How We Keep Upgrading Kestra Before 1.0

September 3 2025Solutions
Loïc Mathieu

Loïc Mathieu

Lead Developer

How We Keep Upgrading Kestra Before 1.0

Once again, we boosted performances with faster scheduling, improved JDBC queues, and nearly 2x execution throughput.

In 0.23, the engineering team focused on performance in multiple areas. You can find the details in this blog post: Optimizing Performance in Kestra in Version 0.23.

Today, we delivers even more substantial speed, efficiency, and system responsiveness enhancements.

Scheduler improvements with the help of Xiaomi

Wei Bo from Xiaomi contributed significant improvements to the Scheduler startup that apply to both the JDBC and Kafka runners.

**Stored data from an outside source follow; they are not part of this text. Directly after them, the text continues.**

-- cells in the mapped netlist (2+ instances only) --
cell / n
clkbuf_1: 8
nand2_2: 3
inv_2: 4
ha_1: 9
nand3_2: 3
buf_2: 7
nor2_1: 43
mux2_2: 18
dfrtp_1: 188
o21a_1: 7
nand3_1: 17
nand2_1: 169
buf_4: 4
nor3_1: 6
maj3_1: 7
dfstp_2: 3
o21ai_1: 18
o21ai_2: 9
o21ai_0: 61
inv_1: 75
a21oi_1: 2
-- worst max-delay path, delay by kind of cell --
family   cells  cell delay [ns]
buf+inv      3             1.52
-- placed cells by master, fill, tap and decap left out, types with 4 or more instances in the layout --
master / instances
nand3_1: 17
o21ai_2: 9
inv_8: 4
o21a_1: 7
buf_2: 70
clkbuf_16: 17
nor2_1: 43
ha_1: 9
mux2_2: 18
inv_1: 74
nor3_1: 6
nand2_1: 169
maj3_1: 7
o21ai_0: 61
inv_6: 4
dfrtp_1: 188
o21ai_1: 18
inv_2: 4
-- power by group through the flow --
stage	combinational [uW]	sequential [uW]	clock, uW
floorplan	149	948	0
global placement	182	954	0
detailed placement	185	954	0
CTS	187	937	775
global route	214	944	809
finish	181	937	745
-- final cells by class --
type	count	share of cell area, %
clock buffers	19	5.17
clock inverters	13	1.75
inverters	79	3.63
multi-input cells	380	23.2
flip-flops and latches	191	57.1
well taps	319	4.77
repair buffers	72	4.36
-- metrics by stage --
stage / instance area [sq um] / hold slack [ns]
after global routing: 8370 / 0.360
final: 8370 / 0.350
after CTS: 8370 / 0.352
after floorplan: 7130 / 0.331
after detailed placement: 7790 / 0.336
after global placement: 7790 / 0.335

When starting, the Scheduler loads all flows and triggers, then tries to find the corresponding trigger for each flow and update its state if needed. We previously iterated over the list of triggers for each flow, which was counterproductive.

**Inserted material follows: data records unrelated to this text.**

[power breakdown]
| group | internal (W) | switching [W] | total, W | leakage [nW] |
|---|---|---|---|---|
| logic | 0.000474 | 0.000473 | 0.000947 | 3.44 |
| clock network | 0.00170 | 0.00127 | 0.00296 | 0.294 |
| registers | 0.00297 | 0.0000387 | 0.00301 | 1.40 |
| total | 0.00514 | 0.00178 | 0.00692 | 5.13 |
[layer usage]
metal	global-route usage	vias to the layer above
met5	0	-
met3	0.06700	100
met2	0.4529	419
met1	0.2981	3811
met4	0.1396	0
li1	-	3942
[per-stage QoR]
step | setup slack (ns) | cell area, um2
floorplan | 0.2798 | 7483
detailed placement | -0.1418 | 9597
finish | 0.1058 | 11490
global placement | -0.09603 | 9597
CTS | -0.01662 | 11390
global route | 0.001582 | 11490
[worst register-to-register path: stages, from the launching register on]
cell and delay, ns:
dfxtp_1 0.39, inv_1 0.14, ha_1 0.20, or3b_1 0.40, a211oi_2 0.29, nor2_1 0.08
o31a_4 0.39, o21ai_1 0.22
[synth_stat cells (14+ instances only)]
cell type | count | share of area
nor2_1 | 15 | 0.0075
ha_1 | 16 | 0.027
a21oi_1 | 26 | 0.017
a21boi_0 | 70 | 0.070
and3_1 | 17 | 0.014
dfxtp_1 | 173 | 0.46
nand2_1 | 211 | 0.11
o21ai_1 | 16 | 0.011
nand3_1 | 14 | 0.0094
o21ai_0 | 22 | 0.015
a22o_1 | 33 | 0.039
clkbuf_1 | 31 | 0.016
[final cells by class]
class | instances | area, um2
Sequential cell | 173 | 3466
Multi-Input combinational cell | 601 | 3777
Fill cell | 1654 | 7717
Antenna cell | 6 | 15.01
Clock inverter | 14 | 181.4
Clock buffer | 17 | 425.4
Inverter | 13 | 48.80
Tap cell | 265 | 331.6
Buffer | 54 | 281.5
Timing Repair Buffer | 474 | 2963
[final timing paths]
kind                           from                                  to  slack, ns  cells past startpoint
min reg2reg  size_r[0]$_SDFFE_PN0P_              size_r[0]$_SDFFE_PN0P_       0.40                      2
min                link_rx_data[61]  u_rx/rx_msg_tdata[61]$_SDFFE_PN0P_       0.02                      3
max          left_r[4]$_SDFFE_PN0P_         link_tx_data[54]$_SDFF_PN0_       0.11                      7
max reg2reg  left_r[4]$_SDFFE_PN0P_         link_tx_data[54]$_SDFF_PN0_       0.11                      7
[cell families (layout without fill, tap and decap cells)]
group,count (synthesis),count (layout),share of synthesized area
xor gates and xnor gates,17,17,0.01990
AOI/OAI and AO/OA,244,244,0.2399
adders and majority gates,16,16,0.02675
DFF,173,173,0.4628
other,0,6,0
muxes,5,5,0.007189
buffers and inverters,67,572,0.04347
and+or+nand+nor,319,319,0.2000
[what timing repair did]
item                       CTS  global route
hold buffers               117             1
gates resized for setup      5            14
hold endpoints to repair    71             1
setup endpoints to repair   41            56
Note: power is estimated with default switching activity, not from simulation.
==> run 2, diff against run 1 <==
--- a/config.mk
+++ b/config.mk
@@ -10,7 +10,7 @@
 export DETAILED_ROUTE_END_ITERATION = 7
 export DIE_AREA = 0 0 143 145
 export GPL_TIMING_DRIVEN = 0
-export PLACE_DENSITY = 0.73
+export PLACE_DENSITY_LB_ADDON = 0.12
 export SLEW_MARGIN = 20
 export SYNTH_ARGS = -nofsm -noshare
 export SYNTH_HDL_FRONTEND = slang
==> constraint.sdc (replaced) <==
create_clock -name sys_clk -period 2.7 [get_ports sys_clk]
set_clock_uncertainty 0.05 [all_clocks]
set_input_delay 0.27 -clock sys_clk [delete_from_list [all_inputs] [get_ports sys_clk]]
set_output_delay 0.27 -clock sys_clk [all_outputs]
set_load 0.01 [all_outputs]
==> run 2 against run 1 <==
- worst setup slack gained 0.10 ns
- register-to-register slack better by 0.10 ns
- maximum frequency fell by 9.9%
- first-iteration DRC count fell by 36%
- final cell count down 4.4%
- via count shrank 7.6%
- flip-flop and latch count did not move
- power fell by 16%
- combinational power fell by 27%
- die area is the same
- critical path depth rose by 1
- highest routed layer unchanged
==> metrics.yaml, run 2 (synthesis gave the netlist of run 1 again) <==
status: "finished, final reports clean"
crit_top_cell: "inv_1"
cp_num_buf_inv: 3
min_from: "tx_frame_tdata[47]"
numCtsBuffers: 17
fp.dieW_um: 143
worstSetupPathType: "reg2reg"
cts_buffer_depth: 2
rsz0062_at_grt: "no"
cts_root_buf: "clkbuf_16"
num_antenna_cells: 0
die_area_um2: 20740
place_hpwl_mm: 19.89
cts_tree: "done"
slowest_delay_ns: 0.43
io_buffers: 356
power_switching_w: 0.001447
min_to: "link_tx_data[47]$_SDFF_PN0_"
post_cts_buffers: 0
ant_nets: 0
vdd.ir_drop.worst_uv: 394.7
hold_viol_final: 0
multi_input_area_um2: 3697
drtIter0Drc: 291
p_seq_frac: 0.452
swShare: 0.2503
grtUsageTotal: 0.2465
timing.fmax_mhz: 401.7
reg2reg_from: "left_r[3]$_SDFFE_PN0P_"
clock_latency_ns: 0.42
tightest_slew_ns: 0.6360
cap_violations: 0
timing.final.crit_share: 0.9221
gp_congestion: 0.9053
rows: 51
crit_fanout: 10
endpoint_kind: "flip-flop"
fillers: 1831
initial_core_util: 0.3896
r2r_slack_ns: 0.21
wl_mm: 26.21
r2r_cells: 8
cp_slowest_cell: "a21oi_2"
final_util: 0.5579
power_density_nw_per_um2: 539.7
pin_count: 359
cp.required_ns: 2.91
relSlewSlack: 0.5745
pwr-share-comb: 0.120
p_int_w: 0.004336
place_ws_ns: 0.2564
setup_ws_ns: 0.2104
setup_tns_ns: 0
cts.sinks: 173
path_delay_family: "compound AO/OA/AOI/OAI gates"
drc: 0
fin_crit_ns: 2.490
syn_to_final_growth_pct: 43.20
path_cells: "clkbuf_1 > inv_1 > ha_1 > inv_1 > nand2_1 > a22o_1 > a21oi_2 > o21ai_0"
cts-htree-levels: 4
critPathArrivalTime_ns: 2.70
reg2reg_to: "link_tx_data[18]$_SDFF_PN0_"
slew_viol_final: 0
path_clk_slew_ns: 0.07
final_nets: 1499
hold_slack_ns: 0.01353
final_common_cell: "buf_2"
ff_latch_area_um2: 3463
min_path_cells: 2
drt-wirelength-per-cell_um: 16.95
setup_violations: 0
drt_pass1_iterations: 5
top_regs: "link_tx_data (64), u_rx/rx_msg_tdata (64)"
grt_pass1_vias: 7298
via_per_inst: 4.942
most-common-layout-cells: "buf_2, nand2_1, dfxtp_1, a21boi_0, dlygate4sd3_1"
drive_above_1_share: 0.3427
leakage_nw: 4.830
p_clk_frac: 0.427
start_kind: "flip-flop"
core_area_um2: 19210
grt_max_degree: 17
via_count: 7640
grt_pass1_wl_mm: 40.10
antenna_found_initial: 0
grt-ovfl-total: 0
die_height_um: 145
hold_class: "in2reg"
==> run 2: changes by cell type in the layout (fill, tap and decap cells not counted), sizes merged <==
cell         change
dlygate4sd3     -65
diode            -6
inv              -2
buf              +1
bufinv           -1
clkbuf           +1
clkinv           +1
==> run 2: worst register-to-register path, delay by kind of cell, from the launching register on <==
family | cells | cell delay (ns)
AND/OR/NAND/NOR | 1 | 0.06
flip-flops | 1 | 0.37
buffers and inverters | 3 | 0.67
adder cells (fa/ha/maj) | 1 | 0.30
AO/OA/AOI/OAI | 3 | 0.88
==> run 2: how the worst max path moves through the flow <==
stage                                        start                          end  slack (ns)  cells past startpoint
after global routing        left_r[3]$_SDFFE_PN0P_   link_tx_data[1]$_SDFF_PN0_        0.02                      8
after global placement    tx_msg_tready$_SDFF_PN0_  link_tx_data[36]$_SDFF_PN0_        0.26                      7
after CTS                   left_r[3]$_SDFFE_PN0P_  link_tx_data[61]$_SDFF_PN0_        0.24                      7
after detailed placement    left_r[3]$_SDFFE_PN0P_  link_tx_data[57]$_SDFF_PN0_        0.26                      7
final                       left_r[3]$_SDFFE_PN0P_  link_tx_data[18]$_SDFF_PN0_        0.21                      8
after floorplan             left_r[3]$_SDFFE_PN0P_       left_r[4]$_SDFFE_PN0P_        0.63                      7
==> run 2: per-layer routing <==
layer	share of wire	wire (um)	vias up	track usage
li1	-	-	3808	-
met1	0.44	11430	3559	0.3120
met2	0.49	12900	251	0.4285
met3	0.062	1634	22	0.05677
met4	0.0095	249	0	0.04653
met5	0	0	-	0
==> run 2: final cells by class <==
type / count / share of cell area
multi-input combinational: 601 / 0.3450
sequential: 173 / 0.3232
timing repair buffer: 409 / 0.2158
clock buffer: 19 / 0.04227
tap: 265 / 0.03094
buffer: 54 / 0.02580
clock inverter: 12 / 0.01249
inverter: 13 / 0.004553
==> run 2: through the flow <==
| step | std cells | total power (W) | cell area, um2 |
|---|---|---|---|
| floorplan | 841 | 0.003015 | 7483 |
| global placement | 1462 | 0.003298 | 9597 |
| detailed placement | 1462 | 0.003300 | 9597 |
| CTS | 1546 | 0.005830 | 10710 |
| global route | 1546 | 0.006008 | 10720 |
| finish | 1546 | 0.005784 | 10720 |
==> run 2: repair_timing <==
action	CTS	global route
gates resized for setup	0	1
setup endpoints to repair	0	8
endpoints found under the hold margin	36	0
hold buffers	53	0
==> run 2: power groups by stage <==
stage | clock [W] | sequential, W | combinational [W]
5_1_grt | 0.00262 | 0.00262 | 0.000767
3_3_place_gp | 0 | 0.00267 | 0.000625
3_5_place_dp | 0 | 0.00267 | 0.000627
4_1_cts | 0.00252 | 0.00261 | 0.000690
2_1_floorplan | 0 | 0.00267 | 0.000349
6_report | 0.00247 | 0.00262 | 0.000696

On a benchmark with 100,000 flows and triggers, Xiaomi found that this stage of the Scheduler startup took 20 minutes, delaying the time when the Scheduler could process triggers. After discussing possible optimizations with our engineering team, a solution was found: to use a local cache of the triggers in a map to retrieve them by identifier.

The aforementioned change decreases the Scheduler’s startup time using 100,000 flows and triggers from 20 minutes to 8 seconds! For more details, refer to the PR #10424.

Then, our engineering team found the same kind of improvements for a step done in the scheduler’s evaluation loop, decreasing the time taken for this step with 1,000 flows and triggers (we usually didn’t benchmark at Xiaomi’s scale) from 120 milliseconds to 30 milliseconds. This step is only a small step in the evaluation loop but one small step in optimizing it. Check out the PR #10457 for more details.

Improve JDBC queues

Our JDBC queue has a polling mechanism that periodically checks for messages inside the queues table for processing. When the poll query returns results, it processes them and then waits for some time to redo the poll query (minimum poll period).

We now re-do the poll query immediately in case the poll query returns results, which allows better processing capability when the executor is under high load and reduces execution latency.

For more information, refer to the PR #9332.

Increase the number of threads used by the Kestra executor.

In version 0.22, the Kestra executor parallelized JDBC backend queue processing, delivering significant performance improvements. However, this comes with increased memory usage and higher load on the database.

In version 0.23, the approach to parallelizing JDBC backend queue processing was changed. Instead of running multiple parallel database queries, Kestra now makes a single query and processes the results in parallel. See PR #8648.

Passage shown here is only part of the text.